Linear independence of a set of states, and the non-vanishing determinant of the matrix comprised of their inner products

Question

So I have a very basic question in linear algebra, but I'll phrase it in terms of QM.

Suppose we are given a set of $N$ states $\{ | \psi_i \rangle\}$. Construct the $N \times N$ matrix

$$\mathcal{M}_{ij} \equiv \langle \psi_i | \psi_j \rangle,$$

and suppose $\det \mathcal{M} \neq 0$. This implies that the set of $N$ column vectors $\{ | \phi_i \rangle\}$, given by

$$ | \phi_i \rangle = \begin{pmatrix} \langle \psi_1 | \psi_i \rangle \\ \langle \psi_2 | \psi_i \rangle \\ \vdots \\ \langle \psi_N | \psi_i \rangle \end{pmatrix} $$

are linearly independent. Does this also imply linear independence of the set $\{ | \psi_i \rangle\}$? If yes, why?

Answer 1

Apply the argument you applied to the N $\{ |\phi_i\rangle \}$ s this time to the matrix $\cal N$ of the $\{ |\psi_i\rangle \}$ s.
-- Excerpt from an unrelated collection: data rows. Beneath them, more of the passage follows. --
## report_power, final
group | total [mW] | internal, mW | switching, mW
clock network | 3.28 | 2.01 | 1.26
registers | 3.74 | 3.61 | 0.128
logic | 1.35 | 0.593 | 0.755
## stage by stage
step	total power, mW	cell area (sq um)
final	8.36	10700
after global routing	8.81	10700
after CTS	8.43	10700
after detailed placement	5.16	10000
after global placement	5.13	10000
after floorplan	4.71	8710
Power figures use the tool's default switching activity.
$ cat src/rtl/uart_tx_fifo.sv
// Buffered 8N1 UART transmitter: bytes enter a FIFO over valid/ready and are
// shifted out LSB first at BAUD_DIVIDER_COUNT clocks per bit.
module uart_tx_fifo #(
    parameter int unsigned BAUD_DIVIDER_COUNT = 10,
    parameter int unsigned FIFO_DEPTH         = 16,
    parameter int unsigned STOP_BITS          = 1
) (
    input  logic                          i_clk,
    input  logic                          i_rst_n,
    input  logic                          i_valid,
    input  logic [7:0]                    i_data,
    output logic                          o_ready,
    output logic                          o_tx,
    output logic                          o_busy,
    output logic                          o_done,
    output logic [$clog2(FIFO_DEPTH):0]   o_count
);

    localparam int unsigned AW = $clog2(FIFO_DEPTH);
    localparam int unsigned CW = $clog2(BAUD_DIVIDER_COUNT);

    typedef enum logic [1:0] {
        IDLE,
        START,
        DATA,
        STOP
    } state_t;

    logic [7:0]    mem_q [FIFO_DEPTH];
    logic [AW-1:0] wr_ptr_q;
    logic [AW-1:0] rd_ptr_q;
    logic [AW:0]   count_q;

    state_t        state_q;
    logic [CW-1:0] baud_q;
    logic [2:0]    bit_q;
    logic          stop_q;
    logic [7:0]    shift_q;
    logic          tx_q;
    logic          busy_q;
    logic          done_q;

    logic push;
    logic pop;
    logic baud_last;
    logic stop_last;

    assign o_ready   = (count_q != (AW+1)'(FIFO_DEPTH));
    assign push      = i_valid & o_ready;
    assign baud_last = (baud_q == CW'(BAUD_DIVIDER_COUNT - 1));
    assign stop_last = (stop_q == 1'(STOP_BITS - 1));
    // Head is taken from IDLE or straight out of the final stop cycle, so
    // queued frames follow each other without an idle bit.
    assign pop = (count_q != '0) &&
                 ((state_q == IDLE) || ((state_q == STOP) && baud_last && stop_last));

    assign o_tx    = tx_q;
    assign o_busy  = busy_q;
    assign o_done  = done_q;
    assign o_count = count_q;

    always_ff @(posedge i_clk) begin
        if (push) begin
            mem_q[wr_ptr_q] <= i_data;
        end
    end

    always_ff @(posedge i_clk or negedge i_rst_n) begin
        if (!i_rst_n) begin
            wr_ptr_q <= '0;
            rd_ptr_q <= '0;
            count_q  <= '0;
        end else begin
            if (push) begin
                wr_ptr_q <= wr_ptr_q + 1'b1;
            end
            if (pop) begin
                rd_ptr_q <= rd_ptr_q + 1'b1;
            end
            case ({push, pop})
                2'b10:   count_q <= count_q + 1'b1;
                2'b01:   count_q <= count_q - 1'b1;
                default: count_q <= count_q;
            endcase
        end
    end

    // Line outputs are registered from the current state, so the pin trails
    // the state by one clock; o_done lands in the last stop cycle on the pin.
    always_ff @(posedge i_clk or negedge i_rst_n) begin
        if (!i_rst_n) begin
            state_q <= IDLE;
            baud_q  <= '0;
            bit_q   <= '0;
            stop_q  <= '0;
            shift_q <= '0;
            tx_q    <= 1'b1;
            busy_q  <= 1'b0;
            done_q  <= 1'b0;
        end else begin
            done_q <= 1'b0;
            busy_q <= (state_q != IDLE);
            case (state_q)
                IDLE: begin
                    tx_q <= 1'b1;
                    if (pop) begin
                        shift_q <= mem_q[rd_ptr_q];
                        baud_q  <= '0;
                        state_q <= START;
                    end
                end
                START: begin
                    tx_q <= 1'b0;
                    if (baud_last) begin
                        baud_q  <= '0;
                        bit_q   <= '0;
                        state_q <= DATA;
                    end else begin
                        baud_q <= baud_q + 1'b1;
                    end
                end
                DATA: begin
                    tx_q <= shift_q[bit_q];
                    if (baud_last) begin
                        baud_q <= '0;
                        if (bit_q == 3'd7) begin
                            stop_q  <= '0;
                            state_q <= STOP;
                        end else begin
                            bit_q <= bit_q + 1'b1;
                        end
                    end else begin
                        baud_q <= baud_q + 1'b1;
                    end
                end
                STOP: begin
                    tx_q <= 1'b1;
                    if (baud_last) begin
                        baud_q <= '0;
                        if (stop_last) begin
                            done_q <= 1'b1;
                            if (pop) begin
                                shift_q <= mem_q[rd_ptr_q];
                                state_q <= START;
                            end else begin
                                state_q <= IDLE;
                            end
                        end else begin
                            stop_q <= stop_q + 1'b1;
                        end
                    end else begin
                        baud_q <= baud_q + 1'b1;
                    end
                end
                default: begin
                    tx_q    <= 1'b1;
                    state_q <= IDLE;
                end
            endcase
        end
    end

endmodule
**src/rtl/cache_ctrl_pkg.sv**
```systemverilog
// Shared types and tree-PLRU helpers for the set-associative cache controller.
// Helpers work on a 7-bit node vector (enough for 8 ways); unused upper nodes stay 0.
package cache_ctrl_pkg;

    typedef enum logic [1:0] {
        S_IDLE,
        S_COMPARE,
        S_WRITEBACK,
        S_ALLOCATE
    } cache_ctrl_state_t;

    localparam int PLRU_MAX_BITS = 7;
    typedef logic [PLRU_MAX_BITS-1:0] plru_bits_t;

    // Nodes are heap-ordered (children of n are 2n+1, 2n+2); a node bit of 1 points right.
    function automatic plru_bits_t plru_update(input plru_bits_t bits, input int unsigned way,
                                               input int unsigned num_ways);
        plru_bits_t  r_res;
        int unsigned node;
        logic        dir;
        r_res = bits;
        node  = 0;
        for (int lvl = 0; lvl < 3; lvl++) begin
            if ((32'd1 << lvl) < num_ways) begin
                dir              = ((way & (num_ways >> (lvl + 1))) != 0);
                r_res[node[2:0]] = ~dir;
                node             = 2 * node + 1 + 32'(dir);
            end
        end
        return r_res;
    endfunction

    function automatic int unsigned plru_victim(input plru_bits_t bits, input int unsigned num_ways);
        int unsigned node;
        node = 0;
        for (int lvl = 0; lvl < 3; lvl++) begin
            if ((32'd1 << lvl) < num_ways) begin
                node = 2 * node + 1 + 32'(bits[node[2:0]]);
            end
        end
        return node - (num_ways - 1);
    endfunction

endpackage

```
**src/rtl/cache_ctrl_plru.sv**
```systemverilog
// Per-set tree-PLRU state: NUM_SETS x (NUM_WAYS-1) node bits, victim read and hit update.
module plru_tree
    import cache_ctrl_pkg::*;
#(
    parameter  int NUM_WAYS = 4,
    parameter  int NUM_SETS = 8,
    localparam int WAY_W    = $clog2(NUM_WAYS),
    localparam int SET_W    = $clog2(NUM_SETS)
) (
    input  logic             i_clk,
    input  logic             i_rst,
    input  logic [SET_W-1:0] i_set,
    input  logic             i_upd_en,
    input  logic [WAY_W-1:0] i_upd_way,
    output logic [WAY_W-1:0] o_victim
);

    logic [NUM_WAYS-2:0] r_bits [NUM_SETS];
    plru_bits_t          w_cur;
    plru_bits_t          w_next;

    assign w_cur    = plru_bits_t'(r_bits[i_set]);
    assign w_next   = plru_update(w_cur, 32'(i_upd_way), NUM_WAYS);
    assign o_victim = WAY_W'(plru_victim(w_cur, NUM_WAYS));

    always_ff @(posedge i_clk) begin
        if (i_rst) begin
            for (int s = 0; s < NUM_SETS; s++) begin
                r_bits[s] <= '0;
            end
        end else if (i_upd_en) begin
            r_bits[i_set] <= w_next[NUM_WAYS-2:0];
        end
    end

endmodule

```
**src/rtl/cache_ctrl.sv**
```systemverilog
// N-way set-associative write-back cache controller FSM with tree-PLRU replacement.
// Optional performance counters (hit/miss/writeback) when CACHE_CTRL_PERF_EN is defined.
module cache_ctrl
    import cache_ctrl_pkg::*;
#(
    parameter  int NUM_WAYS = 4,
    parameter  int NUM_SETS = 8,
    localparam int WAY_W    = $clog2(NUM_WAYS),
    localparam int SET_W    = $clog2(NUM_SETS)
) (
    input  logic                i_clk,
    input  logic                i_rst,
    input  logic                i_mem_read,
    input  logic                i_mem_write,
    input  logic [SET_W-1:0]    i_set_idx,
    input  logic [NUM_WAYS-1:0] i_way_hit,
    input  logic [NUM_WAYS-1:0] i_way_valid,
    input  logic [NUM_WAYS-1:0] i_way_dirty,
    input  logic                i_pmem_resp,
    output logic                o_mem_resp,
    output logic                o_pmem_read,
    output logic                o_pmem_write,
    output logic [NUM_WAYS-1:0] o_load_way,
    output logic                o_fill_sel,
    output logic                o_addr_sel,
    output logic [WAY_W-1:0]    o_victim_way,
    output logic                o_set_dirty,
`ifdef CACHE_CTRL_PERF_EN
    output logic [31:0]         o_hit_cnt,
    output logic [31:0]         o_miss_cnt,
    output logic [31:0]         o_wb_cnt,
`endif
    output logic                o_clr_dirty
);

    cache_ctrl_state_t   r_state;
    cache_ctrl_state_t   w_next_state;
    logic [WAY_W-1:0]    r_victim_way;
    logic [WAY_W-1:0]    w_plru_victim;
    logic [WAY_W-1:0]    w_hit_idx;
    logic [WAY_W-1:0]    w_inv_idx;
    logic [WAY_W-1:0]    w_victim_sel;
    logic [NUM_WAYS-1:0] w_hit_oh;
    logic                w_req;
    logic                w_hit;
    logic                w_plru_upd;

    assign w_req        = i_mem_read | i_mem_write;
    assign w_hit        = |i_way_hit;
    // A multi-hot way_hit is illegal; fall back to the lowest matching way.
    assign w_hit_oh     = i_way_hit & (~i_way_hit + NUM_WAYS'(1));
    assign w_victim_sel = (&i_way_valid) ? w_plru_victim : w_inv_idx;
    assign w_plru_upd   = !i_rst && (r_state == S_COMPARE) && w_req && w_hit;
    assign o_victim_way = r_victim_way;

    always_comb begin
        w_hit_idx = '0;
        w_inv_idx = '0;
        for (int i = NUM_WAYS - 1; i >= 0; i--) begin
            if (i_way_hit[i])    w_hit_idx = WAY_W'(i);
            if (!i_way_valid[i]) w_inv_idx = WAY_W'(i);
        end
    end

    plru_tree #(.NUM_WAYS(NUM_WAYS), .NUM_SETS(NUM_SETS)) u_plru (
        .i_clk     (i_clk),
        .i_rst     (i_rst),
        .i_set     (i_set_idx),
        .i_upd_en  (w_plru_upd),
        .i_upd_way (w_hit_idx),
        .o_victim  (w_plru_victim)
    );

    always_ff @(posedge i_clk) begin
        if (i_rst) begin
            r_state      <= S_IDLE;
            r_victim_way <= '0;
        end else begin
            r_state <= w_next_state;
            if (r_state == S_COMPARE && w_req && !w_hit) begin
                r_victim_way <= w_victim_sel;
            end
        end
    end

    // Outputs are forced low while rst is high so an aborted miss never writes the arrays.
    always_comb begin
        w_next_state = r_state;
        o_mem_resp   = 1'b0;
        o_pmem_read  = 1'b0;
        o_pmem_write = 1'b0;
        o_load_way   = '0;
        o_fill_sel   = 1'b0;
        o_addr_sel   = 1'b0;
        o_set_dirty  = 1'b0;
        o_clr_dirty  = 1'b0;
        if (!i_rst) begin
            case (r_state)
                S_IDLE: begin
                    if (w_req) w_next_state = S_COMPARE;
                end
                S_COMPARE: begin
                    if (!w_req) begin
                        w_next_state = S_IDLE;
                    end else if (w_hit) begin
                        o_mem_resp   = 1'b1;
                        w_next_state = S_IDLE;
                        if (i_mem_write) begin
                            o_load_way  = w_hit_oh;
                            o_set_dirty = 1'b1;
                        end
                    end else begin
                        w_next_state = i_way_dirty[w_victim_sel] ? S_WRITEBACK : S_ALLOCATE;
                    end
                end
                S_WRITEBACK: begin
                    o_pmem_write = 1'b1;
                    o_addr_sel   = 1'b1;
                    if (i_pmem_resp) w_next_state = S_ALLOCATE;
                end
                S_ALLOCATE: begin
                    o_pmem_read = 1'b1;
                    if (i_pmem_resp) begin
                        o_load_way   = NUM_WAYS'(1) << r_victim_way;
                        o_fill_sel   = 1'b1;
                        o_clr_dirty  = 1'b1;
                        w_next_state = S_COMPARE;
                    end
                end
                default: w_next_state = S_IDLE;
            endcase
        end
    end

    always @(posedge i_clk) begin
        if (!i_rst && r_state == S_COMPARE) begin
            assert ($onehot0(i_way_hit));
        end
    end

`ifdef CACHE_CTRL_PERF_EN
    logic w_cnt_hit;
    logic w_cnt_miss;
    logic w_cnt_wb;

    assign w_cnt_hit  = (r_state == S_COMPARE) && w_req && w_hit;
    assign w_cnt_miss = (r_state == S_COMPARE) && w_req && !w_hit;
    assign w_cnt_wb   = (r_state == S_WRITEBACK) && i_pmem_resp;

    always_ff @(posedge i_clk) begin
        if (i_rst) begin
            o_hit_cnt  <= '0;
            o_miss_cnt <= '0;
            o_wb_cnt   <= '0;
        end else begin
            if (w_cnt_hit && !(&o_hit_cnt))   o_hit_cnt  <= o_hit_cnt + 32'd1;
            if (w_cnt_miss && !(&o_miss_cnt)) o_miss_cnt <= o_miss_cnt + 32'd1;
            if (w_cnt_wb && !(&o_wb_cnt))     o_wb_cnt   <= o_wb_cnt + 32'd1;
        end
    end
`endif

endmodule

```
For linear dependence, $\cal N$ must have a null eigenvalue, and so should $\cal {N^\dagger N}=\cal{M} $, contrary to assumption.

($\cal N$ is T×N, for $N\leq T\leq\infty$, and your φ construction ensured you worked in the N-subspace of the T-Hilbert space.)

The question should be in the math SE.